Molybdenum is a kind of rare metal, also, it is one of the important strategic non-renewable resources and the basic material for the development of high and new technology, national modernization and the construction of modern defense. With the continuous development of science and technology, molybdenum is widely used in the steel industry, non-ferrous metal industry, nuclear industry, aerospace industry, chemical industry, electronic industry, and other fields because of its unique performance.

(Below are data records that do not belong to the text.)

==> violet: inputs <==
## ascon
module ascon
(
    input  logic         clock,            
    input  logic         reset_n,          
    input  logic         i_sys_enable,     
    input  logic         i_start,          
    input  logic         i_data_valid,     
    input  logic [ 63:0] i_data,           
    input  logic [127:0] i_key,            
    input  logic [127:0] i_nonce,          
    output logic [ 63:0] o_cipher,         
    output logic [127:0] o_tag,            
    output logic         o_valid_cipher,   
    output logic         o_done,           
    output logic         o_ready           
);
export LEC_CHECK = 0
export CAP_MARGIN = 25
export CORE_MARGIN = 2
export CORE_UTILIZATION = 72
export CTS_CLUSTER_DIAMETER = 359
export CTS_CLUSTER_SIZE = 13
export PLACE_DENSITY_LB_ADDON = 0.27
export SETUP_SLACK_MARGIN = 0.59
export SLEW_MARGIN = 20
create_clock -name core_clock -period 4.08 [get_ports {clock}]
run.sh (not shown) runs the stock make flow with config.mk's settings and CLKGATE_MAP_FILE=.
==> indigo (differences from violet) <==
CAP_MARGIN = 20   (was 25)
CORE_UTILIZATION = 71   (was 72)
CTS_CLUSTER_DIAMETER = not set   (was 359)
CTS_CLUSTER_SIZE = not set   (was 13)
HOLD_SLACK_MARGIN = -0.09   (was not set)
MAX_ROUTING_LAYER = met4   (was not set)
PLACE_DENSITY_LB_ADDON = not set   (was 0.27)
SETUP_SLACK_MARGIN = 0.97   (was 0.59)
==> flow/constraint.sdc (replaced) <==
create_clock -name core_clock -period 3.26 [get_ports {clock}]
set_input_delay 0.6520 -clock core_clock [delete_from_list [all_inputs] [get_ports {clock}]]
set_output_delay 0.6520 -clock core_clock [all_outputs]
set_load 0.01 [all_outputs]
==> harbor (differences from violet) <==
CAP_MARGIN = 20   (was 25)
CORE_UTILIZATION = 71   (was 72)
CTS_CLUSTER_DIAMETER = not set   (was 359)
CTS_CLUSTER_SIZE = not set   (was 13)
MAX_ROUTING_LAYER = met4   (was not set)
PLACE_DENSITY_LB_ADDON = not set   (was 0.27)
SETUP_SLACK_MARGIN = not set   (was 0.59)
==> flow/constraint.sdc (replaced) <==
create_clock -name core_clock -period 3.8 [get_ports {clock}]
set_input_delay 0.7600 -clock core_clock [delete_from_list [all_inputs] [get_ports {clock}]]
set_output_delay 0.7600 -clock core_clock [all_outputs]
set_load 0.01 [all_outputs]
==> comparison table <==
FP Util: harbor 72.1%; violet 72.6%; indigo 72.1%
Setup slack of the critical path after layout: harbor -27.7 ps; violet 342 ps; indigo -
FF-to-FF Start: harbor ascon_fsm_inst.o_mux_select$_DFF_PN1_; violet ascon_fsm_inst.o_mux_select$_DFF_PN1_; indigo -
Number of antenna repair diodes: harbor 53; violet 28; indigo -
Clock buffers: harbor 85; violet 51; indigo -
Result of the run: harbor failed layout checks; violet complete, no violations; indigo aborted with a tool error
Last stage reached: harbor -; violet -; indigo global routing
Layout check failures: harbor negative setup slack; violet -; indigo -
Inverters: harbor 92; violet 92; indigo -
Maximum clock rate: harbor 261 MHz; violet 268 MHz; indigo -
Worst endpoint required time: harbor 4310 ps; violet 4640 ps; indigo -
Reg2Reg Depth: harbor 13; violet 13; indigo -
Biggest area consumer among cell classes: harbor multi-input combinational cells; violet multi-input combinational cells; indigo -
Routed vias/inst: harbor 7.12; violet 7.51; indigo -
Kind of critical path: harbor register to register; violet register to register; indigo -
Post-CTS Setup Bufs: harbor 0; violet 11; indigo 38

---

==> run a <==
Starting RTL as in the previous note.
// ascon
module ascon
(
    input  logic         clock,            
    input  logic         reset_n,          
    input  logic         i_sys_enable,     
    input  logic         i_start,          
    input  logic         i_data_valid,     
    input  logic [ 63:0] i_data,           
    input  logic [127:0] i_key,            
    input  logic [127:0] i_nonce,          
    output logic [ 63:0] o_cipher,         
    output logic [127:0] o_tag,            
    output logic         o_valid_cipher,   
    output logic         o_done,           
    output logic         o_ready           
);
clock: 10.0 ns
lec_check: 0
abc_area: 0
cap_margin: 20
cell_pad_in_sites_global_placement: 0
core_margin: 7
core_utilization: 27
hold_slack_margin: 0.18
max_routing_layer: met4
min_routing_layer: met2
place_density_lb_addon: 0.1
slew_margin: 20
==> inputs of run b, as changes to run a <==
CAP_MARGIN = 35   (was 20)
CELL_PAD_IN_SITES_GLOBAL_PLACEMENT = 1   (was 0)
CTS_CLUSTER_SIZE = 83   (was default)
HOLD_SLACK_MARGIN = default   (was 0.18)
MIN_ROUTING_LAYER = met1   (was met2)
SETUP_SLACK_MARGIN = 2.89   (was default)
==> inputs of run c, as changes to run a <==
ABC_AREA = 1   (was 0)
CELL_PAD_IN_SITES_GLOBAL_PLACEMENT = default   (was 0)
CORE_UTILIZATION = 58   (was 27)
HOLD_SLACK_MARGIN = default   (was 0.18)
MAX_ROUTING_LAYER = default   (was met4)
MIN_ROUTING_LAYER = default   (was met2)
PLACE_DENSITY_LB_ADDON = default   (was 0.1)
SETUP_SLACK_MARGIN = 0.81   (was default)
==> inputs of run d, as changes to run a <==
ABC_AREA = 1   (was 0)
CELL_PAD_IN_SITES_GLOBAL_PLACEMENT = default   (was 0)
CORE_MARGIN = 2   (was 7)
CORE_UTILIZATION = 70   (was 27)
CTS_CLUSTER_DIAMETER = 400   (was default)
CTS_CLUSTER_SIZE = 15   (was default)
HOLD_SLACK_MARGIN = default   (was 0.18)
MAX_ROUTING_LAYER = default   (was met4)
MIN_ROUTING_LAYER = default   (was met2)
PLACE_DENSITY_LB_ADDON = default   (was 0.1)
==> flow/constraint.sdc (replaced) <==
create_clock -name core_clock -period 3.45 [get_ports {clock}]
set_input_delay 0.6900 -clock core_clock [delete_from_list [all_inputs] [get_ports {clock}]]
set_output_delay 0.6900 -clock core_clock [all_outputs]
set_load 0.01 [all_outputs]
==> results <==
- Run b finished with timing, DRC and antenna clean. Run c went through all stages and came out clean. Run a ran to the end with no violations. Run d aborted during 5_1_grt, error GRT-0116.
- Via count: run b < run c < run a.
- The highest critical path depth belongs to run c, the lowest to run a.
- In run c the area after synthesis is smaller than in run a, by about 2.4%.
- The lowest cell count belongs to run b, the highest to run c.
- In run b the register-to-register slack is better than in run c, by 70 ps.
- In die size, run a is at 2.7 times the value of run d.
==> figures <==
Number of standard cells after synthesis: run d 8966; run b 5747; run c 8966; run a 5747
Status: run d did not finish; run b no timing/DRC/antenna violations; run c no timing/DRC/antenna violations; run a no timing/DRC/antenna violations
Stage where the flow stopped: run d 5_1_grt; run b -; run c -; run a -
Flop2flop setup slack: run d -; run b 4730 ps; run c 4660 ps; run a 3990 ps
Fraction of area in non-clock buffers: run d -; run b 10.98%; run c 9.485%; run a 10.41%
Highest routed layer: run d -; run b met4; run c met5; run a met4
Worst rel slew slack: run d -; run b 24.23%; run c 4.874%; run a 9.107%
GPL Wtd Cong: run d 1.352; run b 0.9596; run c 1.205; run a 1.067
Buffers excl. clock: run d -; run b 737; run c 566; run a 703
MaxCap Viol Count: run d -; run b 0; run c 0; run a 0
Max Fclk: run d -; run b 189.6 MHz; run c 187.2 MHz; run a 166.4 MHz
Capturing element of the worst setup path: run d -; run b permutation_inst.o_tag_reg[120]$_DFFE_PN0P_; run c permutation_inst.o_tag_reg[123]$_DFFE_PN0P_; run a permutation_inst.o_tag_reg[24]$_DFFE_PN0P_
Area share of fa/ha/maj cells after synthesis: run d 3.330%; run b 5.188%; run c 3.330%; run a 5.188%
Total DRC errors in the routed layout: run d -; run b 0; run c 0; run a 0

---

==> inputs of v13 <==
Starting RTL as in the previous note.
export LEC_CHECK = 0
export ABC_AREA = 0
export CAP_MARGIN = 35
export CELL_PAD_IN_SITES_GLOBAL_PLACEMENT = 1
export CORE_MARGIN = 7
export CORE_UTILIZATION = 47
export CTS_CLUSTER_SIZE = 83
export GPL_TIMING_DRIVEN = 0
export MAX_ROUTING_LAYER = met4
export MIN_ROUTING_LAYER = met2
export PLACE_DENSITY_LB_ADDON = 0.1
export SETUP_SLACK_MARGIN = 2.89
export SLEW_MARGIN = 20
create_clock -name core_clock -period 10.0 [get_ports {clock}]
==> inputs of v39, as changes to v13 <==
Settings changed: ABC_AREA 0 to 1, CAP_MARGIN 35 to 0, CELL_PAD_IN_SITES_GLOBAL_PLACEMENT 1 to not set, CORE_MARGIN 7 to 2, CORE_UTILIZATION 47 to 72, CTS_CLUSTER_DIAMETER set to 372, CTS_CLUSTER_SIZE 83 to 98, GPL_TIMING_DRIVEN 0 to not set, MAX_ROUTING_LAYER met4 to not set, MIN_ROUTING_LAYER met2 to not set, PLACE_DENSITY_LB_ADDON 0.1 to not set, SETUP_SLACK_MARGIN 2.89 to 2.15, TNS_END_PERCENT set to 5.
==> flow/constraint.sdc (replaced) <==
create_clock -name core_clock -period 7.21 [get_ports {clock}]
set_input_delay 1.4420 -clock core_clock [delete_from_list [all_inputs] [get_ports {clock}]]
set_output_delay 1.4420 -clock core_clock [all_outputs]
set_load 0.01 [all_outputs]
==> out/qor.yml <==
outcome:
  flow.stopped_at: "5_1_grt"
  status: "aborted with a tool error"
  error: "[ERROR GRT-0116] Global routing finished with congestion. Check the congestion regions in the DRC Viewer."
synth:
  synth.avg_cell_area_um2: 5.74
  ys_cells: 8966
  yosys.area_share.adder: 0.0333
  ys_sh_simple: 0.499
  synth_area_mm2: 0.0515
cts:
  cts_buffers: 9
global_route:
  grtUsageMet2: 0.890
placement:
  place_area_mm2: 0.0570
  gp_congestion: 1.32
floorplanning:
  die.size.x_um: 271
Source of the figures above: v39

==> out/qor.yml <==
outcome:
  flow.stopped_at: "5_1_grt"
  status: "aborted with a tool error"
  error: "[ERROR GRT-0116] Global routing finished with congestion. Check the congestion regions in the DRC Viewer."
placement:
  place_area_mm2: 0.0615
synth:
  synth_area_mm2: 0.0528
  synth.avg_cell_area_um2: 9.18
  ys_sh_simple: 0.134
cts:
  cts_buffers: 70
global_route:
  grtUsageMet2: 0.960
Source of the figures above: v13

At the same time, various emerging applications of molybdenum were constantly found which made this magical molybdenum metal more colorful.
Thin film solar cells and the photovoltaic material
The technology of solar cells and photovoltaic material is promising, but the conversion rate of solar energy is not high for a long time. One of the restricting factors is that the vast majority of the metal film cannot connect with its resistance. If you use molybdenum or molybdenum disulfide film, it will not only combine well with the glass substrate but also can improve the conversion rate, which has great significance in promoting the application of solar cells and photovoltaic materials.

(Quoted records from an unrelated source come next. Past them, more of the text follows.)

== job 104 ==
## cpu_8b
module cpu_8b(
    input wire clk,
    input wire rst,
    output wire halt,
    output wire mem_we,
    output wire [7:0] mem_addr,
    output wire [7:0] mem_wdata,
    input wire [7:0] mem_rdata
);
    wire [7:0] mem_d_i;
    wire [7:0] mem_d_o;
    assign mem_wdata = mem_d_i;
    assign mem_d_o = mem_rdata;
    wire [2:0] alu_opcode;
    wire [7:0] alu_a;
    wire [7:0] alu_b;
    wire a_we;
    wire [7:0] a_reg_i;
    wire [7:0] a_reg_o;
    wire b_we;
    wire [7:0] b_reg_i;
    wire [7:0] b_reg_o;
    wire alu_we;
    wire [7:0] alu_res_next;
    wire [7:0] alu_res;
    wire zf_we;
    wire zf_next;
    wire zf;
    wire ir_we;
    wire [7:0] instr;
    wire [2:0] next_state;
    wire [2:0] state;
    wire pc_we;
    wire [7:0] pc_next;
    wire [7:0] pc;
    wire alu_sel_a;
    wire alu_sel_b;
    wire a_sel;
    wire b_sel;
    wire mem_sel;
    wire [7:0] offset_addr;
    wire addr_sel;
    wire [7:0] addr_offset_zext;
    wire [3:0] addr_offset;
    wire [3:0] pc_offset;
    wire [7:0] pc_offset_zext;
    wire [7:0] inc_pc;
    wire [7:0] new_pc;
    wire pc_sel;
    wire [7:0] jmp_reg_val;
    wire pc_jmp_sel;
    control_unit cpu_control(
        .instr(instr),
        .state(state),
        .zf(zf),
        .reset(rst),
        .next_state(next_state),
        .pc_we(pc_we),
        .pc_sel(pc_sel),
        .pc_jmp_sel(pc_jmp_sel),
        .pc_offset(pc_offset),
        .addr_sel(addr_sel),
        .addr_offset(addr_offset),
        .mem_sel(mem_sel),
        .mem_we(mem_we),
        .alu_opcode(alu_opcode),
        .alu_sel_a(alu_sel_a),
        .alu_sel_b(alu_sel_b),
        .alu_we(alu_we),
        .zf_we(zf_we),
        .ir_we(ir_we),
        .a_sel(a_sel),
        .a_we(a_we),
        .b_sel(b_sel),
        .b_we(b_we),
        .halt(halt)
    );
    alu alu_unit(
        .opcode(alu_opcode),
        .a(alu_a),
        .b(alu_b),
        .y(alu_res_next),
        .zf(zf_next)
    );
    register #(.WIDTH(8)) a_register(
        .clk(clk),
        .rst(rst),
        .we(a_we),
        .d(a_reg_i),
        .q(a_reg_o)
    );
    register #(.WIDTH(8)) b_register(
        .clk(clk),
        .rst(rst),
        .we(b_we),
        .d(b_reg_i),
        .q(b_reg_o)
    );
  ...
For scale: ~570 cells after synthesis, ~47 flip-flops, about 28 I/O pins.
clock: 3.37 ns
lec_check: 0
abc_area: 1
cap_margin: 20
core_margin: 2
core_utilization: 72
cts_cluster_diameter: 103
cts_cluster_size: 78
hold_slack_margin: -0.1
place_density_lb_addon: 0.2
slew_margin: 20
run.sh (not shown) runs the stock make flow with config.mk's settings and CLKGATE_MAP_FILE=.
FAIL job 104 @ global routing (5_1_grt): tool exited with error
Here is what was changed in the inputs of job 101 compared with job 104.
- clearing HOLD_SLACK_MARGIN, which used to be -0.1
- swapping 72 for 40 in CORE_UTILIZATION
- clearing PLACE_DENSITY_LB_ADDON, which used to be 0.2
- clearing ABC_AREA, which used to be 1
- clearing CTS_CLUSTER_DIAMETER, which used to be 103
- clearing CTS_CLUSTER_SIZE, which used to be 78
- swapping 3.37 for 4.8 in the clock period (ns, I/O delays scaled along)
Job 101 closes out successfully: all stages finished, all timing, DRC and antenna checks passed.
Relative to job 104, the cell total after placement of job 101 is lower by about 16%.
In the flow results for job 104 and job 101, the average footprint of a synthesized cell is larger on job 101.
Job 101 gives less yosys stat cell total than job 104 did.
Simple-gate area share of the yosys netlist: job 101 vs job 104 down 10 points
Relative to job 104, number of rows in the core area has gone up in job 101.
Summary of job 101 over job 104: die footprint grew by about 75%, mapped cell area shrank by about 0.3%, synthesized instance count shrank by about 20%.

---

Starting RTL as in the previous note.
==> flow/design.v (excerpt) <==
module cpu_8b(
    input wire clk,
    input wire rst,
    output wire halt,
    output wire mem_we,
    output wire [7:0] mem_addr,
    output wire [7:0] mem_wdata,
    input wire [7:0] mem_rdata
);
    wire [7:0] mem_d_i;
    wire [7:0] mem_d_o;
    assign mem_wdata = mem_d_i;
    assign mem_d_o = mem_rdata;
    wire [2:0] alu_opcode;
    wire [7:0] alu_a;
    wire [7:0] alu_b;
    wire a_we;
    wire [7:0] a_reg_i;
    wire [7:0] a_reg_o;
    wire b_we;
    wire [7:0] b_reg_i;
    wire [7:0] b_reg_o;
    wire alu_we;
    wire [7:0] alu_res_next;
    wire [7:0] alu_res;
    wire zf_we;
    wire zf_next;
    wire zf;
    wire ir_we;
    wire [7:0] instr;
    wire [2:0] next_state;
    wire [2:0] state;
    wire pc_we;
    wire [7:0] pc_next;
    wire [7:0] pc;
    wire alu_sel_a;
    wire alu_sel_b;
    wire a_sel;
    wire b_sel;
    wire mem_sel;
    wire [7:0] offset_addr;
    wire addr_sel;
    wire [7:0] addr_offset_zext;
    wire [3:0] addr_offset;
    wire [3:0] pc_offset;
    wire [7:0] pc_offset_zext;
    wire [7:0] inc_pc;
    wire [7:0] new_pc;
    wire pc_sel;
    wire [7:0] jmp_reg_val;
    wire pc_jmp_sel;
    control_unit cpu_control(
        .instr(instr),
        .state(state),
        .zf(zf),
        .reset(rst),
  ...
==> flow/config.mk <==
export PLATFORM = sky130hd
export DESIGN_NAME = cpu_8b
export DESIGN_NICKNAME = cpu_8b
export VERILOG_FILES = /design/flow/design.v
export SDC_FILE = /design/flow/constraint.sdc
export NUM_CORES = 4
export LEC_CHECK = 0
export CAP_MARGIN = 40
export CELL_PAD_IN_SITES_GLOBAL_PLACEMENT = 0
export CORE_ASPECT_RATIO = 1.63
export CORE_MARGIN = 6
export CORE_UTILIZATION = 45
export CTS_CLUSTER_DIAMETER = 299
export CTS_CLUSTER_SIZE = 11
export GPL_ROUTABILITY_DRIVEN = 1
export MAX_ROUTING_LAYER = met4
export SLEW_MARGIN = 20
==> flow/constraint.sdc <==
create_clock -name core_clock -period 8.03 [get_ports {clk}]
set_input_delay 1.6060 -clock core_clock [delete_from_list [all_inputs] [get_ports {clk}]]
set_output_delay 1.6060 -clock core_clock [all_outputs]
set_load 0.01 [all_outputs]
Edit:
==> flow/config.mk (replaced) <==
export PLATFORM = sky130hd
export DESIGN_NAME = cpu_8b
export DESIGN_NICKNAME = cpu_8b
export VERILOG_FILES = /design/flow/design.v
export SDC_FILE = /design/flow/constraint.sdc
export NUM_CORES = 4
export LEC_CHECK = 0
export CAP_MARGIN = 40
export CORE_MARGIN = 2
export CORE_UTILIZATION = 62
export CTS_CLUSTER_SIZE = 30
export GPL_ROUTABILITY_DRIVEN = 1
export MAX_ROUTING_LAYER = met5
export SLEW_MARGIN = 20
==> flow/constraint.sdc (replaced) <==
create_clock -name core_clock -period 5.0 [get_ports {clk}]
set_input_delay 1.0000 -clock core_clock [delete_from_list [all_inputs] [get_ports {clk}]]
set_output_delay 1.0000 -clock core_clock [all_outputs]
set_load 0.01 [all_outputs]
Power increases by well over a third.
Core utilization grows by 20 points.
Non-clock buffer count rose by 10.
Edit:
==> flow/config.mk (replaced) <==
export PLATFORM = sky130hd
export DESIGN_NAME = cpu_8b
export DESIGN_NICKNAME = cpu_8b
export VERILOG_FILES = /design/flow/design.v
export SDC_FILE = /design/flow/constraint.sdc
export NUM_CORES = 4
export LEC_CHECK = 0
export ABC_AREA = 1
export CAP_MARGIN = 20
export CORE_ASPECT_RATIO = 0.5
export CORE_MARGIN = 2
export CORE_UTILIZATION = 40
export CTS_CLUSTER_DIAMETER = 384
export CTS_CLUSTER_SIZE = 100
export SLEW_MARGIN = 20
export TNS_END_PERCENT = 95
What happened:
- cell count grows by 27%
- global-route usage drops by 10 points
- wire length increases by 5.9%
- worst setup slack improves by 0.17 ns
- clock power went up by 58%
- power climbs by 19%
Edit:
--- a/flow/config.mk
+++ b/flow/config.mk
@@ -9,8 +9,4 @@
 export CAP_MARGIN = 20
-export CORE_ASPECT_RATIO = 0.5
 export CORE_MARGIN = 2
-export CORE_UTILIZATION = 40
-export CTS_CLUSTER_DIAMETER = 384
-export CTS_CLUSTER_SIZE = 100
+export CORE_UTILIZATION = 62
 export SLEW_MARGIN = 20
-export TNS_END_PERCENT = 95
==> flow/constraint.sdc (replaced) <==
create_clock -name core_clock -period 1.99 [get_ports {clk}]
set_input_delay 0.3980 -clock core_clock [delete_from_list [all_inputs] [get_ports {clk}]]
set_output_delay 0.3980 -clock core_clock [all_outputs]
set_load 0.01 [all_outputs]
After rerunning:
- The changed run did not get past 4_1_cts with DPL-0033
- synthesized area stays the same
- die size is lower by a quarter to a third
- synthesized cell count is unchanged
Edit:
--- a/flow/config.mk
+++ b/flow/config.mk
@@ -10,3 +10,3 @@
 export CORE_MARGIN = 2
-export CORE_UTILIZATION = 62
+export CORE_UTILIZATION = 61
 export SLEW_MARGIN = 20
==> flow/constraint.sdc (replaced) <==
create_clock -name core_clock -period 4.32 [get_ports {clk}]
set_input_delay 0.8640 -clock core_clock [delete_from_list [all_inputs] [get_ports {clk}]]
set_output_delay 0.8640 -clock core_clock [all_outputs]
set_load 0.01 [all_outputs]
Result: Now the flow completed without violations. Die area goes up by 1.6%. Area after synthesis does not change. Synthesized cell count stays the same.
Edit:
--- a/flow/config.mk
+++ b/flow/config.mk
@@ -7,6 +7,6 @@
 export LEC_CHECK = 0
-export ABC_AREA = 1
 export CAP_MARGIN = 20
 export CORE_MARGIN = 2
-export CORE_UTILIZATION = 61
+export CORE_UTILIZATION = 34
 export SLEW_MARGIN = 20
+export TNS_END_PERCENT = 90
==> flow/constraint.sdc (replaced) <==
create_clock -name core_clock -period 5.0 [get_ports {clk}]
set_input_delay 1.0000 -clock core_clock [delete_from_list [all_inputs] [get_ports {clk}]]
set_output_delay 1.0000 -clock core_clock [all_outputs]
set_load 0.01 [all_outputs]
Outcome: Global-route usage came out lower by 13 points; routed wire length came out higher by a few percent; synthesized cell count came out lower by about a fifth; cell area came out higher slightly; first-iteration DRC count came out higher slightly; core utilization came out lower by 30 points; hold slack degrades by 0.018 ns; sequential cell count is unchanged; combinational power came out lower by a quarter to a third; worst setup slack improves by 0.093 ns.
Power is estimated from default activity; no workload was simulated.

As a gas sensor, the resistance of molybdenum oxide film shows a linear change when exposed to trace ethanol vapor in the air. The TiO2-x film doped molybdenum is sensitive to oxygen, and the resistor and capacitor of composite vanadium molybdate H2V8.5Mo3.5O32•nH2O xerogel film change over the environment humidity, which can be used as a moisture sensor. Molybdenum oxide film also can be used to detect traces of carbon monoxide (14 ~ 100 mg/kg), nitric oxide and ammonia gas sensor components.
Molybdenum oxide or molybdate salts can give out a green or orange light of a single wavelength, which can be used as the source of three primary colors in color display and large screen color display. This kind of film has the characteristics of uniformity of electricity, light, surface roughness and organization, and it is superior to the similar ITO or ITO mixed zinc in transparency and conductivity.
Some compounds of molybdenum also have electrochromic materials and photochromic properties that can be widely used in light-emitting diodes, OLED and LCD, PDP, FED, and other products. The United States has been developing and patented trioxide electrochromic glass in the 1980s. Applying a voltage of about 1 V to this glass makes it change into dark blue completely. When the outdoor light is too bright, the color of the glass will deepen gradually; when the outside light is weak, the glass becomes transparent to enhance the light transmittance. The test shows that the glass can give full play to the function of natural “air conditioning”, and the glass has been used in a building in Dresden, Germany.